PROBLEM
Establish how many lines in the entries hold the string "flip". The number by itself is the whole answer.

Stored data
┄┄┄┄┄┄

### config.mk
export PLATFORM = sky130hd
export DESIGN_NAME = div_op_sequencer
export DESIGN_NICKNAME = d
export VERILOG_FILES = /design/src/rtl/div_pkg.sv /design/src/rtl/op_fifo.sv /design/src/rtl/div_op_sequencer.sv
export SDC_FILE = /design/constraint.sdc
export NUM_CORES = 1
export LEC_CHECK = 0
export CAP_MARGIN = 15
export CORE_ASPECT_RATIO = 1.75
export CORE_UTILIZATION = 40
export DETAILED_ROUTE_END_ITERATION = 12
export PLACE_DENSITY = 0.69
export SYNTH_ARGS = -nofsm -noshare
export SYNTH_HDL_FRONTEND = slang
export SYNTH_SLANG_ARGS = --single-unit
### constraint.sdc
create_clock -name clk -period 4.6 [get_ports clk]
set_input_delay 1.15 -clock clk [delete_from_list [all_inputs] [get_ports clk]]
set_output_delay 1.15 -clock clk [all_outputs]
set_load 0.02 [all_outputs]
### src/rtl/div_pkg.sv
// rtl/div_pkg.sv - shared state encoding, error bit indices and default widths for the divider sequencer
package div_pkg;

   localparam int NW_DEFAULT = 16;
   localparam int DW_DEFAULT = 8;

   typedef enum logic [1:0] {
      IDLE  = 2'd0,
      ISSUE = 2'd1,
      WAIT  = 2'd2,
      HOLD  = 2'd3
   } seq_state_t;

   localparam int ERR_OV  = 0;
   localparam int ERR_DBZ = 1;
   localparam int ERR_TO  = 2;

endpackage

### src/rtl/op_fifo.sv
// rtl/op_fifo.sv - operand FIFO, show-ahead read, pushes refused when full, pops refused when empty
module op_fifo #(
   parameter int WIDTH = 24,
   parameter int DEPTH = 4
) (
   input  logic             clk,
   input  logic             rst,
   input  logic             push,
   input  logic [WIDTH-1:0] wdata,
   input  logic             pop,
   output logic [WIDTH-1:0] rdata,
   output logic             full,
   output logic             empty
);

   localparam int AW = $clog2(DEPTH);

   logic [WIDTH-1:0] mem [DEPTH];
   logic [AW-1:0]    wptr;
   logic [AW-1:0]    rptr;
   logic [AW:0]      count;
   logic             do_push;
   logic             do_pop;

   assign full    = (count == (AW+1)'(DEPTH));
   assign empty   = (count == '0);
   assign do_push = push && !full;
   assign do_pop  = pop && !empty;
   assign rdata   = mem[rptr];

   // Pointers are AW bits wide, so DEPTH being a power of two gives the wrap for free.
   always_ff @(posedge clk or negedge rst) begin
      if (!rst) begin
         wptr  <= '0;
         rptr  <= '0;
         count <= '0;
      end else begin
         if (do_push) wptr <= wptr + 1'b1;
         if (do_pop)  rptr <= rptr + 1'b1;
         case ({do_push, do_pop})
            2'b10:   count <= count + 1'b1;
            2'b01:   count <= count - 1'b1;
            default: count <= count;
         endcase
      end
   end

   always_ff @(posedge clk) begin
      if (do_push) mem[wptr] <= wdata;
   end

endmodule

### src/rtl/div_op_sequencer.sv
// rtl/div_op_sequencer.sv - queues operand pairs, drives the divider one op at a time, holds each result for the consumer
module div_op_sequencer
   import div_pkg::*;
#(
   parameter int NW      = NW_DEFAULT,
   parameter int DW      = DW_DEFAULT,
   parameter int DEPTH   = 4,
   parameter int TIMEOUT = 64
) (
   input  logic          clk,
   input  logic          rst,
   input  logic          in_valid,
   output logic          in_ready,
   input  logic [NW-1:0] in_dividend,
   input  logic [DW-1:0] in_divisor,
   output logic          div_start,
   output logic [NW-1:0] div_dividend,
   output logic [DW-1:0] div_divisor,
   input  logic          div_done,
   input  logic [DW-1:0] div_quot,
   input  logic [DW-1:0] div_rem,
   input  logic          div_ov,
   input  logic          div_dbz,
   output logic          res_valid,
   input  logic          res_ready,
   output logic [DW-1:0] res_quot,
   output logic [DW-1:0] res_rem,
   output logic [2:0]    res_err,
   output logic          busy
);

   localparam int CW = $clog2(TIMEOUT + 1);

   seq_state_t         state;
   seq_state_t         state_nxt;
   logic               fifo_full;
   logic               fifo_empty;
   logic               push;
   logic               pop;
   logic [NW+DW-1:0]   fifo_rdata;
   logic [CW-1:0]      wait_cnt;
   logic               timeout_hit;
   logic [2:0]         done_err;
   logic [2:0]         to_err;

   assign in_ready    = !fifo_full;
   assign push        = in_valid && !fifo_full;
   // Pop only when the FSM is about to enter ISSUE, so the popped pair lands in the operand registers.
   assign pop         = !fifo_empty && ((state == IDLE) || (state == HOLD && res_ready));
   assign timeout_hit = (wait_cnt == CW'(TIMEOUT - 1));

   op_fifo #(
      .WIDTH (NW + DW),
      .DEPTH (DEPTH)
   ) u_op_fifo (
      .clk   (clk),
      .rst   (rst),
      .push  (push),
      .wdata ({in_dividend, in_divisor}),
      .pop   (pop),
      .rdata (fifo_rdata),
      .full  (fifo_full),
      .empty (fifo_empty)
   );

   always_ff @(posedge clk or negedge rst) begin
      if (!rst) state <= IDLE;
      else      state <= state_nxt;
   end

   always_comb begin
      state_nxt = state;
      case (state)
         IDLE:    if (!fifo_empty) state_nxt = ISSUE;
         ISSUE:   state_nxt = WAIT;
         WAIT:    if (div_done || timeout_hit) state_nxt = HOLD;
         HOLD:    if (res_ready) state_nxt = fifo_empty ? IDLE : ISSUE;
         default: state_nxt = IDLE;
      endcase
   end

   always_comb begin
      div_start = (state == ISSUE);
      busy      = (state != IDLE) || !fifo_empty;
   end

   always_comb begin
      done_err          = '0;
      done_err[ERR_OV]  = div_ov;
      done_err[ERR_DBZ] = div_dbz;
      to_err            = '0;
      to_err[ERR_TO]    = 1'b1;
   end

   always_ff @(posedge clk or negedge rst) begin
      if (!rst) begin
         div_dividend <= '0;
         div_divisor  <= '0;
      end else if (pop) begin
         {div_dividend, div_divisor} <= fifo_rdata;
      end
   end

   // Watchdog: cleared on the start pulse, counts every WAIT cycle.
   always_ff @(posedge clk or negedge rst) begin
      if (!rst)                wait_cnt <= '0;
      else if (state == ISSUE) wait_cnt <= '0;
      else if (state == WAIT)  wait_cnt <= wait_cnt + 1'b1;
   end

   // A done pulse outside WAIT never reaches these registers.
   always_ff @(posedge clk or negedge rst) begin
      if (!rst) begin
         res_valid <= 1'b0;
         res_quot  <= '0;
         res_rem   <= '0;
         res_err   <= '0;
      end else if (state == WAIT && div_done) begin
         res_valid <= 1'b1;
         res_quot  <= div_quot;
         res_rem   <= div_rem;
         res_err   <= done_err;
      end else if (state == WAIT && timeout_hit) begin
         res_valid <= 1'b1;
         res_quot  <= '0;
         res_rem   <= '0;
         res_err   <= to_err;
      end else if (state == HOLD && res_ready) begin
         res_valid <= 1'b0;
      end
   end

endmodule

=== Yosys cells after proc, flatten, opt, wreduce, memory -nomap -nowiden ===
Memory sizes are Yosys's and may differ from the RTL's. A register that Yosys moved wholly into a read port is not among the register bits.
Cells that the tools add are included.

* $add $sub $neg: 5
* Mux-type cells: 18
* Reduce and logical (&&, ||, !) cells: 21
* Eq/ne operators: 10

{| class="wikitable"
|+ Operators with widths
! kind !! count
|-
| $mux 8 || 3
|-
| $mux 7 || 2
|-
| $pmux 2 s4 || 1
|-
| $reduce_bool 2->1 || 4
|-
| $add 7x1->7 const B || 1
|-
| $eq 7x6->1 const B || 1
|-
| $logic_and 1x1->1 || 7
|-
| $eq 2x2->1 const B || 3
|-
| $mux 1 || 6
|-
| $mux 2 || 3
|-
| $mux 3 || 2
|-
| $ne 2x2->1 const B || 3
|-
| $pmux 3 s2 || 1
|-
| $add 2x1->2 const B || 2
|-
| $eq 2x1->1 const B || 2
|-
| $add 3x1->3 const B || 1
|-
| $eq 3x3->1 const B || 1
|-
| $logic_not 1->1 || 3
|-
| $logic_not 3->1 || 1
|-
| $logic_or 1x1->1 || 3
|-
| $reduce_and 3->1 || 1
|-
| $reduce_bool 3->1 || 1
|-
| $sub 3x1->3 const B || 1
|-
| $logic_not 2->1 || 1
|}

* Memories: 1
* Bits in registers: 36
* Bits of input ports: 47
* RAM bits: 96

{| class="wikitable"
|+ Memory list
! name !! depth !! bits a word !! rd ports !! clocked after memory_dff !! write ports !! RTL line !! RTL
|-
| u_op_fifo.mem || 4 || 24 || 1 || 1 || 1 || op_fifo.sv:18 || <nowiki>logic [WIDTH-1:0] mem [DEPTH];</nowiki>
|}

=== Logic depth before layout (Yosys ltp) ===
* Depth in word-level cells: 7
* Mapped depth: 11
* Gate-level depth less buffers: 10

=== Modules after synthesis ===
Synthesis repeated with hierarchy kept, for this count alone.

* Cells, all modules: 321
* Area, all modules: 6,067.1 um2

{| class="wikitable"
|+ By module, submodules not included
! module !! cells each !! area an instance (um2) !! seq. area each (um2) !! instances
|-
| op_fifo || 164 || 3,891.2 || 3,057.9 || 1
|-
| div_op_sequencer || 157 || 2,175.8 || 1,326.3 || 1
|}

=== Least setup slack after synthesis ===
Ideal clock, no wire load.

* Path type: input port to flip-flop
* Start point: in res_ready
* End point: reg u_op_fifo.count[2]
* Stages on the path: 9
* Data required time: 4.521 ns
* Path buffers: 1
* Slack: 1.863 ns
* Data arrival time: 2.658 ns
* Cell sequence: a21oi_1 -> nor2_4 -> buf_4 -> ha_1 -> inv_1 -> fa_1 -> xor2_1 -> nor2_1 -> xor2_1

* Longest elaborated chain between the ends: 6
* Elaborated cells between the ends (all ways): 8
* Those cells by class: eq/ne (2); mux (1); reduce/logical (5)

{| class="wikitable"
|+ Ends and longest elaborated chain
! item !! RTL line !! RTL
|-
| start, declared || div_op_sequencer.sv:25 || <nowiki>input logic res_ready,</nowiki>
|-
| $logic_and 1x1->1 * || div_op_sequencer.sv:49 || <nowiki>assign pop = !fifo_empty && ((state == IDLE) || (state == HOLD && res_ready));</nowiki>
|-
| $logic_or 1x1->1 * || div_op_sequencer.sv:49 ||
|-
| $logic_and 1x1->1 * || div_op_sequencer.sv:49 ||
|-
| via pop || div_op_sequencer.sv:39 || <nowiki>logic pop;</nowiki>
|-
| $logic_and 1x1->1 * || op_fifo.sv:28 || <nowiki>assign do_pop = pop && !empty;</nowiki>
|-
| $eq 2x1->1 or $eq 2x2->1 (tied branches) || op_fifo.sv:40 || <nowiki>case ({do_push, do_pop})</nowiki>
|-
| $pmux 3 s2 or $reduce_bool 2->1 (tied branches) || n/a ||
|-
| end signal, assigned || op_fifo.sv:41 || <nowiki>2'b10: count <= count + 1'b1;</nowiki>
|-
| end signal, assigned || op_fifo.sv:42 || <nowiki>2'b01: count <= count - 1'b1;</nowiki>
|-
| end signal, assigned || op_fifo.sv:43 || <nowiki>default: count <= count;</nowiki>
|-
| end, declared || op_fifo.sv:21 || <nowiki>logic [AW:0] count;</nowiki>
|}

Mark *: on every way through the listed nets, which the timed path passes. The rest lies on a longest branch.
A chain may end at the register's enable or synchronous reset.

=== Worst setup path in the final report ===
* Start point: reg state[1]
* End point: out div_start

* Longest elaborated chain between the ends: 1

{| class="wikitable"
|+ Ends and longest elaborated chain
! item !! RTL line !! RTL
|-
| start, declared || div_op_sequencer.sv:34 || <nowiki>seq_state_t state;</nowiki>
|-
| start signal, assigned || div_op_sequencer.sv:68 || <nowiki>else state <= state_nxt;</nowiki>
|-
| $eq 2x1->1 || div_op_sequencer.sv:83 || <nowiki>div_start = (state == ISSUE);</nowiki>
|-
| end, declared || div_op_sequencer.sv:16 || <nowiki>output logic div_start,</nowiki>
|}

Every way passes these cells.

==> results.txt <==
The flow ran to the end, and the final reports show no timing, DRC or antenna violations. The share of the synthesized area in the top cell type is 46.9%. Signal routing reaches up to met4. The placement row count is 59.

Among cell families on the critical path, the largest total delay comes from buffers and inverters. The path category of the worst min-delay check is flop to flop. The largest fanout on the critical path is 8. Global routing used 15.1% of the available tracks across all layers.

The combined buffer and inverter count along the critical path came out at 2. The number of global-route vias before repair came to 3443. In this run the static leakage power is 2.99 nW.

By instance count, the leading cell after synthesis is sky130_fd_sc_hd__edfxtp_1. During synthesis, Yosys emitted a total of 0 warnings. The critical path is of the flop to output pin type. The H-tree depth came out at 4. The delay contributed by the slowest stage of the critical path is 0.67 ns.

The number of optimization iterations in the first detailed-route pass came out at 4. Among all stages on the critical path, the largest delay is contributed by sky130_fd_sc_hd__clkdlybuf4s50_1. Synthesis produced a netlist with a net count of 378. The transition at the pin with the smallest max-transition slack is 0.888 ns. The sum of negative setup slack is 0 ns. The number of setup buffers added after CTS came out at 0. STA classifies the critical path startpoint as a flop.

The number of max-slew violations in the final report came out at 0. The share of flip-flops with an asynchronous set or reset after synthesis came out at 38.5%. The detailed-route vias per instance came out at 5.06. sky130_fd_sc_hd__edfxtp_1 takes more of the synthesized area than any other cell. The clock slew seen by the registers of the worst setup and hold paths came out at 0.07 ns. The post-synthesis average cell area came out at 19.3 um^2. The gate count after technology mapping is 319.

The number of buffers inserted by port buffering is 93. STA puts the critical path data arrival time at 1.96 ns. The routed design has 11100 um of wire.

Between clock sinks in the finished design, the worst skew comes to 0.0108 ns. The number of buffers created by CTS is 17. Counting flops with a built-in enable in the synthesized netlist gives 96. The final hold violation count is 0.

The startpoint of the most critical setup path is state[1]$_DFFE_PN0P_. The sum of routed wire segments on met1 is 4170 um. 0 antenna diodes ended up in the layout. The fraction of layout instances using a drive strength above 1 came out at 20.5%. The worst path needs 3.11 ns of the cycle, external delays included. Setup repair after global routing left no endpoint under its margin. The detailed-route DRC error count came out at 0. Compared with the post-synthesis result, the final layout area differs by 27.4%.

At the end of routability-driven placement, the weighted congestion stood at 0.697. The chip height is 166 um. The worst hold path begins at res_valid$_DFFE_PN0P_. The achievable clock frequency came out at 321 MHz. Entering global routing, the biggest net connects 34 pins.

The worst hold margin is 0.491 ns. The global-route wire length before repair came out at 17600 um. The clock root buffer is sky130_fd_sc_hd__clkbuf_16. The synthesized design contains 156 register bits. The summed instance area of the synthesized netlist came out at 6150 um^2. The critical path goes through inv_1 > ha_1 > clkdlybuf4s50_1. The portion of the post-synthesis area used by sequential elements is 71.3%.

The TritonCTS clock tree is done. The post-route fraction of the period consumed by the critical path came out at 67.6%. The remaining antenna violation count after routing is 0. The die area came out at 15900 um^2. The worst voltage drop across the vdd grid came out at 0.293 mV. STA classifies the critical path endpoint as an output pin. The count of routing violations after the opening detailed-route iteration is 115. Dividing total power by cell area gives a power density of 707 nW/um^2. By area the synthesized netlist is led by sky130_fd_sc_hd__edfxtp_1, sky130_fd_sc_hd__dfrtp_1, sky130_fd_sc_hd__mux4_2. The initial antenna violation count came out at 0.

Max-cap violations in this run came to 0. The worst register-to-register path begins at u_op_fifo.count[0]$_DFFE_PN0P_. In this run, post-CTS hold repair placed 0 buffers.

Measured against its own limit, the worst slew margin works out to 40.8%. The total power consumption of the routed design is 5.54 mW. The longest clock path from root to sink contains 2 buffers. The critical path required time came out at 3.45 ns.

The wire length on met2 came out at 6160 um. Ranked by instance count, the synthesized netlist is headed by sky130_fd_sc_hd__edfxtp_1, sky130_fd_sc_hd__dfrtp_1, sky130_fd_sc_hd__a22o_1. The number of distinct library cells after synthesis is 40.

After detailed routing, the met3 layer carries 660 um of wire. After detailed routing, the average wire length per cell comes to 17.9 um. The core region is 14900 um^2. The total global routing overflow is 0. The net count reported at finish is 486. The final cell utilization of the core came out at 52.6%. The clock sink total came out at 156. Once the floorplan was initialized, standard cells occupied 41.2% of the core. For the worst-skew pair, the clock arrives at the later sink with an insertion delay of 0.42 ns.

The number of gates resized after CTS came out at 0. The final count of negative-setup-slack endpoints came out at 0. The most used flip-flop cell after synthesis is sky130_fd_sc_hd__edfxtp_1.

The HPWL after detailed placement came out at 7200 um. The number of primary I/O pins is 94. The total number of vias is 3154.

The die extent in x is 95.7 um.
-- per-stage QoR --
step | instance area [um^2] | worst slack (ns) | std cells
finish | 7840 | 1.49 | 623
global route | 7840 | 1.37 | 623
floorplan | 6150 | 1.86 | 319
global placement | 7260 | 1.63 | 590
detailed placement | 7260 | 1.55 | 590
CTS | 7810 | 1.48 | 622
-- logic make-up after synthesis --
| kind of cell | share of synthesized area [%] |
|---|---|
| AND/OR/NAND/NOR | 3.09 |
| adder cells (fa/ha/maj) | 2.56 |
| flip-flops | 71.3 |
| multiplexers | 15.3 |
| XOR/XNOR | 0.855 |
| buffers and inverters | 2.20 |
| AO/OA/AOI/OAI | 4.70 |
-- worst min-delay path, delay by kind of cell (launching register included) --
kind	cells	cell delay (ns)
DFF	1	0.35
and+or+nand+nor	2	0.10
-- routing by layer --
metal,up-vias,global-route usage [%]
li1,1458,-
met1,1584,16.3
met2,95,27.1
met3,17,4.21
met4,0,5.78
met5,-,0
-- path summary, 6_finish.rpt --
| path | endpoint | slack, ns | cells past startpoint |
|---|---|---|---|
| min in group asynchronous | u_op_fifo.count[2]$_DFFE_PN0P_ | 0.82 | 1 |
| worst max register to register | u_op_fifo.count[2]$_DFFE_PN0P_ | 2.44 | 10 |
| max in group asynchronous | res_err[1]$_DFFE_PN0P_ | 2.91 | 2 |
| worst min register to register | res_valid$_DFFE_PN0P_ | 0.49 | 2 |
| worst min-delay path | res_valid$_DFFE_PN0P_ | 0.49 | 2 |
| worst max-delay path | div_start | 1.49 | 3 |
-- cells in the final DEF, fill, tap and decap left out, types with 9 or more instances in the layout --
| cell | instances |
|---|---|
| sky130_fd_sc_hd__edfxtp_1 | 96 |
| sky130_fd_sc_hd__dfrtp_1 | 59 |
| sky130_fd_sc_hd__clkdlybuf4s50_1 | 92 |
| sky130_fd_sc_hd__mux2_4 | 18 |
| sky130_fd_sc_hd__nand2_1 | 9 |
| sky130_fd_sc_hd__mux4_2 | 18 |
| sky130_fd_sc_hd__clkbuf_16 | 17 |
| sky130_fd_sc_hd__inv_1 | 11 |
| sky130_fd_sc_hd__ha_1 | 11 |
| sky130_fd_sc_hd__a22o_1 | 19 |
-- final cells by class --
| type | instances | area (um^2) |
|---|---|---|
| inverter | 11 | 41.3 |
| multi-input combinational | 141 | 1630 |
| timing repair buffer | 100 | 998 |
| fill | 1183 | 7070 |
| tap | 183 | 229 |
| clock buffer | 17 | 425 |
| sequential | 156 | 4390 |
| clock inverter | 15 | 126 |
-- state kept, by name, summed over array words and instances, names as in the netlist --
name,count
state,2
res_valid,1
u_op_fifo.rptr,2
res_quot,8
u_op_fifo.wptr,2
res_rem,8
u_op_fifo.mem,96
wait_cnt,7
div_dividend,16
div_divisor,8
u_op_fifo.count,3
res_err,3
-- power by group --
part / total, mW / switching (mW) / internal, mW
clock: 1.28 / 0.577 / 0.708
sequential: 2.23 / 0.285 / 1.94
combinational: 2.03 / 0.929 / 1.10
(Power assumes the default switching activity.)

┄┄┄┄┄┄

YOUR SOLUTION
4